[Collected data]
* * * * *
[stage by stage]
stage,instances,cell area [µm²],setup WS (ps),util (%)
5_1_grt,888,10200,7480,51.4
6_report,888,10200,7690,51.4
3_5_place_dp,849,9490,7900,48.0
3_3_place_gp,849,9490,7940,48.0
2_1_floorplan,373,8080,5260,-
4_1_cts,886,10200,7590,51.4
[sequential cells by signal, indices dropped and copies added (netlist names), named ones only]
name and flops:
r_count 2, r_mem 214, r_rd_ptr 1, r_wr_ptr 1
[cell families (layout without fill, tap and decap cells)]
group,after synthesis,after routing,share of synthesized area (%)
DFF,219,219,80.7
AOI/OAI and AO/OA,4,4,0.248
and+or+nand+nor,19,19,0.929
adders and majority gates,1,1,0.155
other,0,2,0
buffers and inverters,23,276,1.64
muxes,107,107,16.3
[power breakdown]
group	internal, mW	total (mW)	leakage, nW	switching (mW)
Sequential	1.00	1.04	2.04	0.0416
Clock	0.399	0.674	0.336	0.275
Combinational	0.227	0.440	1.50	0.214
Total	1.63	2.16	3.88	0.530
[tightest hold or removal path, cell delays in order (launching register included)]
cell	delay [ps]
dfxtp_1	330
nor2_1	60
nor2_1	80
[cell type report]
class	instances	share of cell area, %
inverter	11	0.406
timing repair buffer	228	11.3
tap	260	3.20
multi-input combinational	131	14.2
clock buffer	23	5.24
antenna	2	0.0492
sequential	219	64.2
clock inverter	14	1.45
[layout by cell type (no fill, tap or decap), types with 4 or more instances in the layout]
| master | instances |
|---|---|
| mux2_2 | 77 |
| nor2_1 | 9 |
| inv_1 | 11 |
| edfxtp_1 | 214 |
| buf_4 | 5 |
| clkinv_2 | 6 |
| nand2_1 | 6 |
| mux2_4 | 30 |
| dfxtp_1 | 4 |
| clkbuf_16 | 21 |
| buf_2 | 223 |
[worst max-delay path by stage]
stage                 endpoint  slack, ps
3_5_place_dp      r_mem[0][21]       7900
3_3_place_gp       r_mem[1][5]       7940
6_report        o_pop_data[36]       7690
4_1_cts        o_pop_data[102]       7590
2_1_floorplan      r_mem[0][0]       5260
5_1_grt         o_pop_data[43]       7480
`src/design/page_table_walk_translate_macros.svh`:
```
// assertion macros for the page table walker
// used by the top level only, needs i_clk and i_rst_n in scope
`ifndef PAGE_TABLE_WALK_TRANSLATE_MACROS_SVH
`define PAGE_TABLE_WALK_TRANSLATE_MACROS_SVH

// same-cycle implication, checked outside reset
`define PTWT_ASSERT_NOW(label, ante, cons, msg) \
    label: assert property (@(posedge i_clk) disable iff (!i_rst_n) (ante) |-> (cons)) \
        else $error(msg);

// next-cycle implication, checked outside reset
`define PTWT_ASSERT_NEXT(label, ante, cons, msg) \
    label: assert property (@(posedge i_clk) disable iff (!i_rst_n) (ante) |=> (cons)) \
        else $error(msg);

`endif

```
`src/design/ptwt_pkg.sv`:
```
// types, codes and helpers shared by the page table walker
// no dependencies
package ptwt_pkg;

    localparam int unsigned ADDR_W      = 52;
    localparam int unsigned VIRT_W      = 48;
    localparam int unsigned DATA_W      = 64;
    localparam int unsigned IDX_W       = 9;
    localparam int unsigned RIGHTS_W    = 3;
    localparam int unsigned PAGE_SHIFT  = 12;
    localparam int unsigned LARGE_SHIFT = 21;
    localparam int unsigned ENT_PRESENT = 0;
    localparam int unsigned ENT_HUGE    = 7;

    localparam int unsigned QUEUE_DEPTH = 2;
    localparam int unsigned PTR_W       = $clog2(QUEUE_DEPTH);
    localparam int unsigned CNT_W       = $clog2(QUEUE_DEPTH + 1);

    localparam logic [RIGHTS_W-1:0] ALL_RIGHTS = '1;

    typedef enum logic [1:0] {
        KIND_READ = 2'd0,
        KIND_DONE = 2'd1,
        KIND_SPUR = 2'd2
    } t_kind;

    typedef enum logic [1:0] {
        LVL_PT   = 2'd0,
        LVL_PD   = 2'd1,
        LVL_PDPT = 2'd2,
        LVL_PML4 = 2'd3
    } t_level;

    typedef struct packed {
        logic              req_type;
        logic [ADDR_W-1:0] root_addr;
        logic [VIRT_W-1:0] virt_addr;
        logic [DATA_W-1:0] read_data;
    } t_in_item;

    typedef struct packed {
        t_kind               kind;
        logic [ADDR_W-1:0]   read_addr;
        logic [ADDR_W-1:0]   phys_addr;
        logic                fault;
        logic [RIGHTS_W-1:0] access_flags;
        logic                large_page;
    } t_out_item;

    // classified item handed from front to back
    typedef struct packed {
        logic                is_start;
        logic                no_root;
        logic                present;
        logic                huge;
        logic [RIGHTS_W-1:0] rights;
        logic [ADDR_W-1:0]   base;
        logic [VIRT_W-1:0]   virt;
    } t_cmd;

    typedef struct packed {
        logic [CNT_W-1:0] count;
        logic             full;
        logic             empty;
    } t_q_status;

    function automatic logic [IDX_W-1:0] entry_index(logic [VIRT_W-1:0] virt, t_level lvl);
        logic [IDX_W-1:0] idx;
        case (lvl)
            LVL_PML4: idx = virt[47:39];
            LVL_PDPT: idx = virt[38:30];
            LVL_PD:   idx = virt[29:21];
            default:  idx = virt[20:12];
        endcase
        return idx;
    endfunction

endpackage

```
`src/design/ptwt_chan_if.sv`:
```
// valid/ready channel carrying one item of any packed type
// payload types come from ptwt_pkg
interface ptwt_chan_if #(
    parameter type t_data = logic
);
    logic  valid;
    logic  ready;
    t_data data;

    modport source (output valid, output data, input ready);
    modport sink (input valid, input data, output ready);
endinterface

```
`src/design/ptwt_back.sv`:
```
// back stage: walk state, next read address or final translation
// depends on ptwt_pkg and ptwt_chan_if
module ptwt_back (
    input  logic            i_clk,
    input  logic            i_rst_n,
    input  logic            i_cmd_valid,
    input  ptwt_pkg::t_cmd  i_cmd,
    output logic            o_cmd_ready,
    ptwt_chan_if.source     o_rsp
);
    localparam int unsigned AW = ptwt_pkg::ADDR_W;
    localparam int unsigned VW = ptwt_pkg::VIRT_W;
    localparam int unsigned RW = ptwt_pkg::RIGHTS_W;
    localparam int unsigned PS = ptwt_pkg::PAGE_SHIFT;
    localparam int unsigned LS = ptwt_pkg::LARGE_SHIFT;
    localparam int unsigned IW = ptwt_pkg::IDX_W;

    logic                r_busy;
    ptwt_pkg::t_level    r_level;
    logic [VW-1:0]       r_virt;
    logic [RW-1:0]       r_rights;
    logic                r_out_valid;
    ptwt_pkg::t_out_item r_out;

    logic                n_busy;
    ptwt_pkg::t_level    n_level;
    logic [VW-1:0]       n_virt;
    logic [RW-1:0]       n_rights;
    ptwt_pkg::t_out_item n_out;
    logic [RW-1:0]       and_rights;
    logic                take;

    assign o_cmd_ready = !r_out_valid || o_rsp.ready;
    assign take        = i_cmd_valid && o_cmd_ready;
    assign and_rights  = r_rights & i_cmd.rights;

    always_comb begin
        n_busy   = r_busy;
        n_level  = r_level;
        n_virt   = r_virt;
        n_rights = r_rights;
        n_out    = '0;
        if (i_cmd.is_start) begin
            n_virt   = i_cmd.virt;
            n_rights = ptwt_pkg::ALL_RIGHTS;
            if (i_cmd.no_root) begin
                n_busy      = 1'b0;
                n_level     = ptwt_pkg::LVL_PT;
                n_out.kind  = ptwt_pkg::KIND_DONE;
                n_out.fault = 1'b1;
            end else begin
                n_busy          = 1'b1;
                n_level         = ptwt_pkg::LVL_PML4;
                n_out.kind      = ptwt_pkg::KIND_READ;
                n_out.read_addr = i_cmd.base | {{(AW-IW-3){1'b0}},
                    ptwt_pkg::entry_index(i_cmd.virt, ptwt_pkg::LVL_PML4), 3'b000};
            end
        end else if (!r_busy) begin
            n_out.kind = ptwt_pkg::KIND_SPUR;
        end else if (!i_cmd.present) begin
            n_busy      = 1'b0;
            n_level     = ptwt_pkg::LVL_PT;
            n_out.kind  = ptwt_pkg::KIND_DONE;
            n_out.fault = 1'b1;
        end else begin
            n_rights = and_rights;
            if (r_level == ptwt_pkg::LVL_PD && i_cmd.huge) begin
                n_busy             = 1'b0;
                n_level            = ptwt_pkg::LVL_PT;
                n_out.kind         = ptwt_pkg::KIND_DONE;
                n_out.phys_addr    = {i_cmd.base[AW-1:LS], r_virt[LS-1:0]};
                n_out.access_flags = and_rights;
                n_out.large_page   = 1'b1;
            end else if (r_level == ptwt_pkg::LVL_PT) begin
                n_busy             = 1'b0;
                n_out.kind         = ptwt_pkg::KIND_DONE;
                n_out.phys_addr    = {i_cmd.base[AW-1:PS], r_virt[PS-1:0]};
                n_out.access_flags = and_rights;
            end else begin
                n_level         = ptwt_pkg::t_level'(r_level - 2'd1);
                n_out.kind      = ptwt_pkg::KIND_READ;
                n_out.read_addr = i_cmd.base | {{(AW-IW-3){1'b0}},
                    ptwt_pkg::entry_index(r_virt, n_level), 3'b000};
            end
        end
    end

    always_ff @(posedge i_clk) begin
        if (!i_rst_n) begin
            r_busy      <= 1'b0;
            r_level     <= ptwt_pkg::LVL_PT;
            r_virt      <= '0;
            r_rights    <= ptwt_pkg::ALL_RIGHTS;
            r_out_valid <= 1'b0;
        end else begin
            if (o_cmd_ready) begin
                r_out_valid <= i_cmd_valid;
            end
            if (take) begin
                r_busy   <= n_busy;
                r_level  <= n_level;
                r_virt   <= n_virt;
                r_rights <= n_rights;
                r_out    <= n_out;
            end
        end
    end

    assign o_rsp.valid = r_out_valid;
    assign o_rsp.data  = r_out;
endmodule

```
`src/flat_wrapper.sv`:
```
// flat-port wrapper written by rule: the top's interface ports become plain ports
module ptwt_back_flat 
  (i_clk, i_rst_n, i_cmd_valid, i_cmd, o_cmd_ready, o_rsp_valid, o_rsp_data, o_rsp_ready);
  ptwt_chan_if o_rsp_i ();
  input  logic i_clk;
  input  logic i_rst_n;
  input  logic i_cmd_valid;
  input  ptwt_pkg::t_cmd i_cmd;
  output logic o_cmd_ready;
  output wire logic [$bits(o_rsp_i.valid)-1:0] o_rsp_valid;
  output wire logic [$bits(o_rsp_i.data)-1:0] o_rsp_data;
  input wire logic [$bits(o_rsp_i.ready)-1:0] o_rsp_ready;
  assign o_rsp_valid = o_rsp_i.valid;
  assign o_rsp_data = o_rsp_i.data;
  assign o_rsp_i.ready = o_rsp_ready;
  ptwt_back u_core (.i_clk(i_clk), .i_rst_n(i_rst_n), .i_cmd_valid(i_cmd_valid), .i_cmd(i_cmd), .o_cmd_ready(o_cmd_ready), .o_rsp(o_rsp_i));
endmodule
```
==> src/fra_back.sv <==
// Back end: checks each finished packet, tracks the frame and emits results.
module fra_back import fra_pkg::*; #(
  parameter int PACKET_BYTES = 64,
  parameter int CW = $clog2(PACKET_BYTES + 1),
  parameter int AW = $clog2(2 * PACKET_BYTES)
) (
  input  logic          clk,
  input  logic          rst_n,
  input  cfg_t          cfg,
  input  logic          q_valid,
  input  desc_t         q_desc,
  input  logic [CW-1:0] q_count,
  output logic          q_pop,
  output logic          rd_en,
  output logic [AW-1:0] rd_addr,
  input  logic [7:0]    rd_data,
  output logic          out_valid,
  output out_item_t     out_item,
  input  logic          out_pop
);

  typedef enum logic [3:0] {
    S_IDLE   = 4'b0001,
    S_SINGLE = 4'b0010,
    S_READ   = 4'b0100,
    S_EMIT   = 4'b1000
  } state_t;

  state_t        state_r, state_nxt;
  logic          in_frame_r, in_frame_nxt;
  logic [15:0]   exp_r, exp_nxt;
  logic [15:0]   rc_r, rc_nxt;
  logic [15:0]   flags_r, flags_nxt;
  logic [31:0]   seq_r, seq_nxt;
  logic [AW-1:0] pos_r, pos_nxt;
  logic [CW-1:0] left_r, left_nxt;
  logic [15:0]   off_r, off_nxt;
  logic [1:0]    st_r, st_nxt;
  logic          out_valid_r, out_valid_nxt;
  out_item_t     out_r, out_nxt;

  logic          open_frame;
  logic          hdr_match;
  logic          hdr_bad;
  logic          over_limit;
  logic [15:0]   hdr_len, hdr_flags;
  logic [31:0]   hdr_seq;
  logic [CW-1:0] start_cnt, plen;
  logic [15:0]   eff_exp, eff_rc;
  logic [16:0]   sum;
  logic          overrun;
  logic          slot_free;
  logic          last_byte;

  assign open_frame = !in_frame_r;
  assign hdr_match  = (q_desc.hdr[0] == cfg.magic_first) &&
                      (q_desc.hdr[1] == cfg.magic_second) &&
                      (q_desc.hdr[2] == cfg.proto_version) &&
                      (q_desc.hdr[3] == cfg.frame_type);
  assign hdr_len    = {q_desc.hdr[4], q_desc.hdr[5]};
  assign hdr_flags  = {q_desc.hdr[6], q_desc.hdr[7]};
  assign hdr_seq    = {q_desc.hdr[8], q_desc.hdr[9], q_desc.hdr[10], q_desc.hdr[11]};
  assign hdr_bad    = open_frame && ((q_count < CW'(HDR_BYTES)) || !hdr_match);
  assign over_limit = open_frame && (hdr_len > cfg.frame_limit);
  assign start_cnt  = open_frame ? CW'(HDR_BYTES) : '0;
  assign plen       = q_count - start_cnt;
  assign eff_exp    = open_frame ? hdr_len : exp_r;
  assign eff_rc     = open_frame ? 16'd0 : rc_r;
  assign sum        = {1'b0, eff_rc} + 17'(plen);
  assign overrun    = sum > {1'b0, eff_exp};
  assign slot_free  = !out_valid_r || out_pop;
  assign last_byte  = left_r == CW'(1);

  always_comb begin
    state_nxt     = state_r;
    in_frame_nxt  = in_frame_r;
    exp_nxt       = exp_r;
    rc_nxt        = rc_r;
    flags_nxt     = flags_r;
    seq_nxt       = seq_r;
    pos_nxt       = pos_r;
    left_nxt      = left_r;
    off_nxt       = off_r;
    st_nxt        = st_r;
    out_nxt       = out_r;
    out_valid_nxt = out_valid_r && !out_pop;
    q_pop         = 1'b0;
    rd_en         = 1'b0;
    case (state_r)
      S_IDLE: begin
        if (q_valid) begin
          st_nxt    = ST_ERROR;
          state_nxt = S_SINGLE;
          if (q_desc.overlong || hdr_bad) begin
            st_nxt = ST_ERROR;
          end else if (over_limit) begin
            exp_nxt   = hdr_len;
            flags_nxt = hdr_flags;
            seq_nxt   = hdr_seq;
            rc_nxt    = 16'd0;
          end else if (overrun) begin
            in_frame_nxt = 1'b0;
            exp_nxt      = 16'd0;
            rc_nxt       = 16'd0;
            flags_nxt    = 16'd0;
            seq_nxt      = 32'd0;
          end else begin
            exp_nxt = eff_exp;
            rc_nxt  = sum[15:0];
            if (open_frame) begin
              flags_nxt = hdr_flags;
              seq_nxt   = hdr_seq;
            end
            in_frame_nxt = sum[15:0] != eff_exp;
            st_nxt       = (sum[15:0] == eff_exp) ? ST_DONE : ST_MORE;
            if (plen != '0) begin
              pos_nxt   = q_desc.bank ? AW'(PACKET_BYTES) + AW'(start_cnt) : AW'(start_cnt);
              left_nxt  = plen;
              off_nxt   = eff_rc;
              state_nxt = S_READ;
            end
          end
        end
      end
      S_SINGLE: begin
        if (slot_free) begin
          out_nxt.data_valid   = 1'b0;
          out_nxt.data_byte    = 8'd0;
          out_nxt.data_offset  = 16'd0;
          out_nxt.run_last     = 1'b1;
          out_nxt.status       = st_r;
          out_nxt.frame_length = exp_r;
          out_nxt.frame_flags  = flags_r;
          out_nxt.frame_seq    = seq_r;
          out_valid_nxt        = 1'b1;
          q_pop                = 1'b1;
          state_nxt            = S_IDLE;
        end
      end
      S_READ: begin
        rd_en     = 1'b1;
        state_nxt = S_EMIT;
      end
      S_EMIT: begin
        if (slot_free) begin
          out_nxt.data_valid   = 1'b1;
          out_nxt.data_byte    = rd_data;
          out_nxt.data_offset  = off_r;
          out_nxt.run_last     = last_byte;
          out_nxt.status       = last_byte ? st_r : ST_MORE;
          out_nxt.frame_length = exp_r;
          out_nxt.frame_flags  = flags_r;
          out_nxt.frame_seq    = seq_r;
          out_valid_nxt        = 1'b1;
          off_nxt              = off_r + 16'd1;
          left_nxt             = left_r - CW'(1);
          pos_nxt              = pos_r + AW'(1);
          if (last_byte) begin
            q_pop     = 1'b1;
            state_nxt = S_IDLE;
          end else begin
            state_nxt = S_READ;
          end
        end
      end
      default: begin
        state_nxt = S_IDLE;
      end
    endcase
  end

  always_ff @(posedge clk) begin
    if (!rst_n) begin
      state_r     <= S_IDLE;
      in_frame_r  <= 1'b0;
      exp_r       <= 16'd0;
      rc_r        <= 16'd0;
      flags_r     <= 16'd0;
      seq_r       <= 32'd0;
      out_valid_r <= 1'b0;
    end else begin
      state_r     <= state_nxt;
      in_frame_r  <= in_frame_nxt;
      exp_r       <= exp_nxt;
      rc_r        <= rc_nxt;
      flags_r     <= flags_nxt;
      seq_r       <= seq_nxt;
      out_valid_r <= out_valid_nxt;
    end
  end

  always_ff @(posedge clk) begin
    pos_r  <= pos_nxt;
    left_r <= left_nxt;
    off_r  <= off_nxt;
    st_r   <= st_nxt;
    out_r  <= out_nxt;
  end

  assign rd_addr   = pos_r;
  assign out_valid = out_valid_r;
  assign out_item  = out_r;

endmodule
* * * * *
● Work task:
Could you copy every line in the records that holds "group"?

● Response to the exercise:
group,after synthesis,after routing,share of synthesized area (%)
group	internal, mW	total (mW)	leakage, nW	switching (mW)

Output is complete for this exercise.